13^ canto dell’Inferno.

Lotto degli Agli.

Nel settimo cerchio dell’Inferno. Secondo girone. I due poeti sentono dire da Lotto degli Agli: «O anime che siete arrivate per vedere la lacerazione indecorosa che ha così staccato da me i miei ramoscelli, raccoglieteli alla base del cespuglio sventurato. Nacqui nella città che cambiò col Battista il primo patrono; per cui egli per questo la contristerà ogni volta con la guerra; e se non fosse che presso il Ponte Vecchio rimane ancora di lui una figura comunque ridotta, quei cittadini che poi la fondarono di nuovo sopra le macerie che rimasero dopo Attila, avrebbero fatto lavorare inutilmente i costruttori. Io trasformai la mia casa in un luogo di supplizio per me».

Lotto degli Agli, collocato da Dante nel secondo girone di questo cerchio tra i suicidi, visse a Firenze nel XIII^ secolo, e fu citato quale professor iuris in un documento del 1273, con cui Carlo I d’Angiò gli affidò, unitamente a Guglielmo Martini, un giurisperito anch’egli fiorentino, l’incarico di riportare la pace tra i Guelfi di Massa. La sua carriera politico-burocratica si svolse fuori Firenze, anche se fu membro del collegio dei priori nel bimestre 15 Aprile-15 Giugno 1285, la carica ricoperta poi da Dante nel bimestre 15 Giugno-15 Agosto 1300.

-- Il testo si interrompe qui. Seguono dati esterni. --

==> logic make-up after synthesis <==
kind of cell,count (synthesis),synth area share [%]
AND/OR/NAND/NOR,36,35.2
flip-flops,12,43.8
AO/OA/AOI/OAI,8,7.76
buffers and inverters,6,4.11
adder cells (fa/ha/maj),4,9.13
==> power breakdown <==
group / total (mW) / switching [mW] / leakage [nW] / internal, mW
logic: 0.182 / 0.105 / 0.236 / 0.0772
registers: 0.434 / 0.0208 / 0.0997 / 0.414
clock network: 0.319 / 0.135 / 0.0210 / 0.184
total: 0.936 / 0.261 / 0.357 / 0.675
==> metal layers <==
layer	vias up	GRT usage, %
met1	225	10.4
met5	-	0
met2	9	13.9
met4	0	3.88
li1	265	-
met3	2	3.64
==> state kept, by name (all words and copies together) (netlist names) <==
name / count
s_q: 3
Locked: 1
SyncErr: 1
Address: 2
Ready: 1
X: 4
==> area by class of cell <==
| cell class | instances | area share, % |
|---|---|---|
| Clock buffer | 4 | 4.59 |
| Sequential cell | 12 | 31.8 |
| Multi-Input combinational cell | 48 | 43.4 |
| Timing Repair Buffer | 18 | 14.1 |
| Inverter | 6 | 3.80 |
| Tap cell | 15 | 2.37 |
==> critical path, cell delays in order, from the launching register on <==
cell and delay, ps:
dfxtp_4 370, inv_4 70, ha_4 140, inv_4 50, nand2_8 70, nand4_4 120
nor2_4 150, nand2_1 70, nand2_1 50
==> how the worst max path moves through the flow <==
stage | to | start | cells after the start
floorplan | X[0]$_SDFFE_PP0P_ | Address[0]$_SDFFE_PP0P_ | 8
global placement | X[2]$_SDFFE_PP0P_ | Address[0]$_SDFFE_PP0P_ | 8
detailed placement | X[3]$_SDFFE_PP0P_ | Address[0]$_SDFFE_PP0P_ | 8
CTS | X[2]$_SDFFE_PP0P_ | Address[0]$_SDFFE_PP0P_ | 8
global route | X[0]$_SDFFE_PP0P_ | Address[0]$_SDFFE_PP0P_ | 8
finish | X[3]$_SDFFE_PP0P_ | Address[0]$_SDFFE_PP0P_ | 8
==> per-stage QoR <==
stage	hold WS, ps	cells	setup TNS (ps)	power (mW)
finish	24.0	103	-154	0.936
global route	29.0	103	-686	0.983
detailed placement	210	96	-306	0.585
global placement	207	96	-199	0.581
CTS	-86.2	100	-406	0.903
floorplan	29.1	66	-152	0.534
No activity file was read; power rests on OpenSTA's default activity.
[config.mk]
export PLATFORM = sky130hd
export DESIGN_NAME = step_clk_ctrl_flat
export DESIGN_NICKNAME = d
export VERILOG_FILES = /design/src/rtl/step_clk_ctrl_if.sv /design/src/rtl/step_clk_ctrl.sv /design/src/flat_wrapper.sv
export SDC_FILE = /design/constraint.sdc
export NUM_CORES = 1
export LEC_CHECK = 0
export ABC_AREA = 1
export CORE_MARGIN = 2
export CORE_UTILIZATION = 35
export CTS_CLUSTER_SIZE = 40
export DETAILED_ROUTE_END_ITERATION = 8
export GPL_TIMING_DRIVEN = 0
export PLACE_DENSITY_LB_ADDON = 0.08
export SYNTH_ARGS = -nofsm -noshare
export SYNTH_HDL_FRONTEND = slang
export SYNTH_SLANG_ARGS = --single-unit
[constraint.sdc]
create_clock -name clk -period 5.9 [get_ports clk]
set_clock_uncertainty 0.15 [all_clocks]
set_input_delay 1.18 -clock clk [delete_from_list [all_inputs] [get_ports clk]]
set_output_delay 1.18 -clock clk [all_outputs]
set_load 0.05 [all_outputs]
[src/rtl/step_clk_ctrl_if.sv]
// -----------------------------------------------------------------------------
// step_clk_ctrl_if
// Groups the board-facing signals of the processor clock-enable controller.
//   master : board/test side; drives the raw button and mode switch, observes
//            the enable strobe and status outputs.
//   slave  : the controller itself.
// Signals:
//   key_n      raw push-button, active-low, asynchronous to clk
//   run_sw     raw mode switch (1 = free run, 0 = single step), asynchronous
//   cpu_en     one-clock-wide (STEP) or continuous (RUN) processor enable
//   running    high while free-running (LED)
//   key_db     debounced button state, 1 = pressed
//   step_count number of clk edges sampled with cpu_en = 1 (wraps)
// -----------------------------------------------------------------------------
interface step_clk_ctrl_if #(
  parameter int CNT_W = 32
);
  logic             key_n;
  logic             run_sw;
  logic             cpu_en;
  logic             running;
  logic             key_db;
  logic [CNT_W-1:0] step_count;

  modport master (
    output key_n,
    output run_sw,
    input  cpu_en,
    input  running,
    input  key_db,
    input  step_count
  );

  modport slave (
    input  key_n,
    input  run_sw,
    output cpu_en,
    output running,
    output key_db,
    output step_count
  );
endinterface

[src/rtl/step_clk_ctrl.sv]
// -----------------------------------------------------------------------------
// step_clk_ctrl
// Clock-enable controller for a soft-core processor. Turns a bouncing push
// button into exactly one single-cycle cpu_en pulse per debounced press, and a
// mode switch into a continuous free-run enable.
// Ports:
//   clk    board clock, the only clock of the block
//   reset  asynchronous, active-high reset
//   bus    step_clk_ctrl_if.slave (key_n, run_sw in; cpu_en, running,
//          key_db, step_count out)
// Parameters:
//   DEBOUNCE_CYCLES  consecutive stable synchronised cycles needed to accept
//                    a button level change (>= 2)
//   CNT_W            width of step_count
// -----------------------------------------------------------------------------
module step_clk_ctrl #(
  parameter int DEBOUNCE_CYCLES = 1000000,
  parameter int CNT_W           = 32
) (
  input  logic            clk,
  input  logic            reset,
  step_clk_ctrl_if.slave  bus
);

  localparam int             DB_W    = (DEBOUNCE_CYCLES > 2) ? $clog2(DEBOUNCE_CYCLES) : 1;
  localparam logic [DB_W-1:0] DB_LAST = DB_W'(DEBOUNCE_CYCLES - 1);

  typedef enum logic [1:0] {
    S_IDLE = 2'd0,
    S_STEP = 2'd1,
    S_HOLD = 2'd2,
    S_RUN  = 2'd3
  } state_t;

  // Synchronisers
  logic key_meta_q, key_meta_d;
  logic key_s_q,    key_s_d;
  logic run_meta_q, run_meta_d;
  logic run_s_q,    run_s_d;

  // Debouncer
  logic [DB_W-1:0] db_cnt_q, db_cnt_d;
  logic            key_db_q, key_db_d;
  logic            key_db_dly_q, key_db_dly_d;
  logic            press;

  // Control
  state_t           state_q, state_d;
  logic [CNT_W-1:0] step_count_q, step_count_d;
  logic             cpu_en;

  // ---------------------------------------------------------------------------
  // Next-state logic for synchronisers and debouncer
  // ---------------------------------------------------------------------------
  always_comb begin
    key_meta_d   = bus.key_n;
    key_s_d      = key_meta_q;
    run_meta_d   = bus.run_sw;
    run_s_d      = run_meta_q;
    key_db_dly_d = key_db_q;

    // Counter only advances while the synchronised (pressed-high) level
    // disagrees with the accepted level; any agreement restarts the window.
    key_db_d = key_db_q;
    db_cnt_d = '0;
    if (~key_s_q != key_db_q) begin
      if (db_cnt_q == DB_LAST) begin
        key_db_d = ~key_s_q;
      end else begin
        db_cnt_d = db_cnt_q + DB_W'(1);
      end
    end
  end

  // Rising edge of the debounced level: one cycle per accepted press.
  assign press = key_db_q & ~key_db_dly_q;

  // ---------------------------------------------------------------------------
  // FSM next state
  // ---------------------------------------------------------------------------
  always_comb begin
    state_d = state_q;
    unique case (state_q)
      S_IDLE: begin
        // Mode switch wins over a coincident press.
        if (run_s_q)    state_d = S_RUN;
        else if (press) state_d = S_STEP;
      end
      S_STEP: state_d = S_HOLD;
      S_HOLD: if (!key_db_q) state_d = S_IDLE;
      S_RUN:  if (!run_s_q)  state_d = S_IDLE;
      default: state_d = S_IDLE;
    endcase
  end

  // Moore outputs straight from the state register, so an asynchronous
  // reset drops cpu_en without waiting for a clock edge.
  assign cpu_en = (state_q == S_STEP) || (state_q == S_RUN);

  always_comb begin
    step_count_d = step_count_q;
    if (cpu_en) step_count_d = step_count_q + CNT_W'(1);
  end

  // ---------------------------------------------------------------------------
  // Registers
  // ---------------------------------------------------------------------------
  always_ff @(posedge clk or posedge reset) begin
    if (reset) begin
      key_meta_q   <= 1'b1;
      key_s_q      <= 1'b1;
      run_meta_q   <= 1'b0;
      run_s_q      <= 1'b0;
      db_cnt_q     <= '0;
      key_db_q     <= 1'b0;
      key_db_dly_q <= 1'b0;
      state_q      <= S_IDLE;
      step_count_q <= '0;
    end else begin
      key_meta_q   <= key_meta_d;
      key_s_q      <= key_s_d;
      run_meta_q   <= run_meta_d;
      run_s_q      <= run_s_d;
      db_cnt_q     <= db_cnt_d;
      key_db_q     <= key_db_d;
      key_db_dly_q <= key_db_dly_d;
      state_q      <= state_d;
      step_count_q <= step_count_d;
    end
  end

  assign bus.cpu_en     = cpu_en;
  assign bus.running    = (state_q == S_RUN);
  assign bus.key_db     = key_db_q;
  assign bus.step_count = step_count_q;

endmodule

[src/flat_wrapper.sv]
// flat-port wrapper written by rule: the top's interface ports become plain ports
module step_clk_ctrl_flat 
#(
  parameter int DEBOUNCE_CYCLES = 1000000,
  parameter int CNT_W           = 32
)
  (clk, reset, bus_key_n, bus_run_sw, bus_cpu_en, bus_running, bus_key_db, bus_step_count);
  step_clk_ctrl_if #(.CNT_W(CNT_W)) bus_i ();
  input  logic clk;
  input  logic reset;
  input wire logic [$bits(bus_i.key_n)-1:0] bus_key_n;
  input wire logic [$bits(bus_i.run_sw)-1:0] bus_run_sw;
  output wire logic [$bits(bus_i.cpu_en)-1:0] bus_cpu_en;
  output wire logic [$bits(bus_i.running)-1:0] bus_running;
  output wire logic [$bits(bus_i.key_db)-1:0] bus_key_db;
  output wire logic [$bits(bus_i.step_count)-1:0] bus_step_count;
  assign bus_i.key_n = bus_key_n;
  assign bus_i.run_sw = bus_run_sw;
  assign bus_cpu_en = bus_i.cpu_en;
  assign bus_running = bus_i.running;
  assign bus_key_db = bus_i.key_db;
  assign bus_step_count = bus_i.step_count;
  step_clk_ctrl #(.DEBOUNCE_CYCLES(DEBOUNCE_CYCLES), .CNT_W(CNT_W)) u_core (.clk(clk), .reset(reset), .bus(bus_i));
endmodule
==> results.toml <==
[synth]
synth_edf_count = 0
netlist_area_sq_mm = 0.003131
avgSynthCellArea_sq_um = 8.530
netlist_instances = 367
synth_warnings = 0
syn_nets = 373
async_flop_share = 1.000
synth_seq_cells = 60
ys_seq_area_frac = 0.4804
synth.distinct_cells = 29
synthFlopType = "dfrtp_1"

[detailed_routing]
avgViaCountPerCell = 4.615
ant_nets = 0
drt-total-wl_um = 6595
first_pass_iters = 4
drcViolationCount = 0
drt_iter0_drc = 97
vias = 2446
wire_per_inst_um = 12.44

[floorplan]
start_util = 0.3607
chipWidth_um = 98.58
die_area_sq_mm = 0.009717
rows = 34
coreArea_sq_mm = 0.008678
pin_count = 39
die_h_um = 98.58

[setup_path]
r2r_start = "u_core.db_cnt_q[0]"
crit_type = "reg2out"
crit_end = "bus_cpu_en"
arrival_ns = 1.72
endpoint_kind = "primary output"
critPathRequiredTime_ns = 4.57
worstPathMaxFanout = 10
critPathLaunch = "u_core.state_q[0]"
ff2ff_setup_slack_ns = 4.19
start_kind = "flip-flop"
timing.rr.end = "u_core.db_cnt_q[18]"
ff2ff_path_depth = 6

[power]
vdd_drop_max_v = 0.0001213
leakage_nw = 1.683
p_per_area_mw_per_mm2 = 281.9

[sta]
finalSetupTns_ns = 0
hold_viol = 0
rsz0062_at_grt = "no"
setup_slack_ns = 2.851
worstMarginPinSlew_ns = 0.7164
maxSlewViolCount = 0
max_clock_freq_ghz = 0.3280
timing.final.crit_share = 0.5167
setup_viol = 0
fin_crit_ns = 3.049
timing.slew.headroom = 0.5217

[clocking]
cts_buffers = 9
holdBufCountCts = 0
numClockSinks = 60
cts_tree = "done"
clk_pin_slew_ns = 0.06
cts_resized = 0
cts_setup_buffers = 0
root_buffer = "clkbuf_8"
clock_latency_ns = 0.33
clockBufferDepth = 2
cts-htree-levels = 3

[job]
maxCapViolations = 0

[cells_and_area]
n_antenna_cell = 0
layout.nets = 423
drive_gt1_frac = 0.1280
final_cell_mix = "nand2_1, nor2_1, dfrtp_1"
layout_commonest_cell = "nand2_1"
nFillCells = 912
areaGrowthSynthToFinish_pct = 23.22

[worst_hold_path]
holdCritPathClass = "reg2reg"

[placement]
place_hpwl_um = 4823
dp_slack_ns = 3.191
gp_congestion = 0.8282
port_buffers = 38

[run_status]
outcome = "completed"

[grt]
overflow = 0
grt_pass1_wl_um = 11520
grt_max_degree = 33
grt_usage = 0.1490
grt_pass1_vias = 2379
antenna_found_initial = 0
==> metal layers <==
| metal | share of wire | wire (um) | global-route usage |
|---|---|---|---|
| met5 | 0 | 0 | 0 |
| met2 | 0.45 | 2993 | 0.2145 |
| met4 | 0.014 | 90 | 0.04742 |
| met3 | 0.045 | 298 | 0.05177 |
| met1 | 0.49 | 3212 | 0.2110 |
==> critical path, cell delays in order, from the launching register on <==
cell and delay, ns:
dfrtp_1 0.34, buf_6 0.15, buf_2 0.11, clkdlybuf4s50_1 0.79
==> cells by family after synthesis <==
kind of cell             after synthesis  synth area share
AND/OR/NAND/NOR                      224            0.3477
flip-flops                            60            0.4804
buffers and inverters                 38           0.04836
XOR/XNOR                              35            0.1003
AO/OA/AOI/OAI                          8           0.01519
adder cells (fa/ha/maj)                2          0.007992
==> metrics by stage <==
stage,power [mW],hold slack (ns),instances,instance area (sq um),util
after global placement,0.7397,0.1906,513,3646,0.4201
final,1.088,0.2098,530,3857,0.4445
after CTS,1.110,0.2156,530,3857,0.4445
after floorplan,0.6673,0.1812,367,3131,-
after detailed placement,0.7450,0.1918,514,3666,0.4224
after global routing,1.146,0.2195,530,3857,0.4445
==> report_power, final <==
| group | switching [mW] | internal, mW |
|---|---|---|
| logic | 0.170 | 0.0858 |
| clock network | 0.156 | 0.198 |
| registers | 0.0358 | 0.442 |
==> cells in the mapped netlist, types with 2 or more instances <==
library cell	n	area, sq um
nand3b_1	4	30.03
a21oi_1	3	15.01
dfstp_2	2	52.55
inv_1	36	135.1
nand2_4	3	33.78
nand2_1	87	326.6
nand4_1	9	56.30
ha_1	2	25.02
xnor2_1	16	140.1
nand2_2	12	75.07
nor2_1	62	232.7
dfrtp_1	58	1451
nor2_4	11	123.9
nand3_2	2	20.02
nand3_1	24	120.1
xor2_1	18	157.7
nor3_1	3	15.01
nor2_2	4	25.02
==> cell type report <==
class	count	area [sq um]	area share
clock buffer	15	186.4	0.04833
sequential	60	1504	0.3899
timing repair buffer	39	400.4	0.1038
tap	108	135.1	0.03503
clock inverter	1	5.005	0.001297
inverter	36	135.1	0.03503
buffer	2	16.27	0.004217
multi-input combinational	269	1475	0.3824
==> state kept, by name, indices dropped and copies added (netlist names) <==
signal	cells
u_core.bus.key_db	1
u_core.bus.step_count	32
u_core.db_cnt_q	20
u_core.key_db_dly_q	1
u_core.key_meta_q	1
u_core.key_s_q	1
u_core.run_meta_q	1
u_core.run_s_q	1
u_core.state_q	2
==> how the worst min path moves through the flow <==
stage                      start              to  depth (start not counted)
3_3_place_gp   u_core.run_meta_q  u_core.run_s_q                          0
6_report       u_core.run_meta_q  u_core.run_s_q                          0
5_1_grt        u_core.key_meta_q  u_core.key_s_q                          0
3_5_place_dp   u_core.run_meta_q  u_core.run_s_q                          0
4_1_cts        u_core.key_meta_q  u_core.key_s_q                          0
2_1_floorplan  u_core.run_meta_q  u_core.run_s_q                          0
Power figures use the tool's default switching activity.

Spesso fu chiamato a ricoprire le funzioni di giudice, a Bologna nel 1266 e nelle Marche nel 1267, di capitano del popolo, a Cremona nel 1277 e a San Miniato nel 1293, di podestà, a San Miniato nel 1282 e, passando in varie località in anni diversi, a Borgo San Sepolcro nel 1291, per suicidarsi subito dopo, impiccandosi in casa propria, a causa del disonore provato per un falso perpetrato in qualità di giudice.

A proposito di questo personaggio, giova tuttavia ricordare che alcuni dei primi commentatori della Commedia (Benvenuto da Imola e il Buti su tutti) misero in dubbio che la paternità della voce che si rivolge al poeta fosse la sua, attribuendola a tale Rocco de’ Mozzi, anche lui suicida. Anche se altrettanti, il Graziolo, il Lana e l’Anonimo, optarono per il giudice fiorentino. Pertanto, in mancanza di testimonianze risolutive, si è ritenuto di attenersi a quest’ultima interpretazione.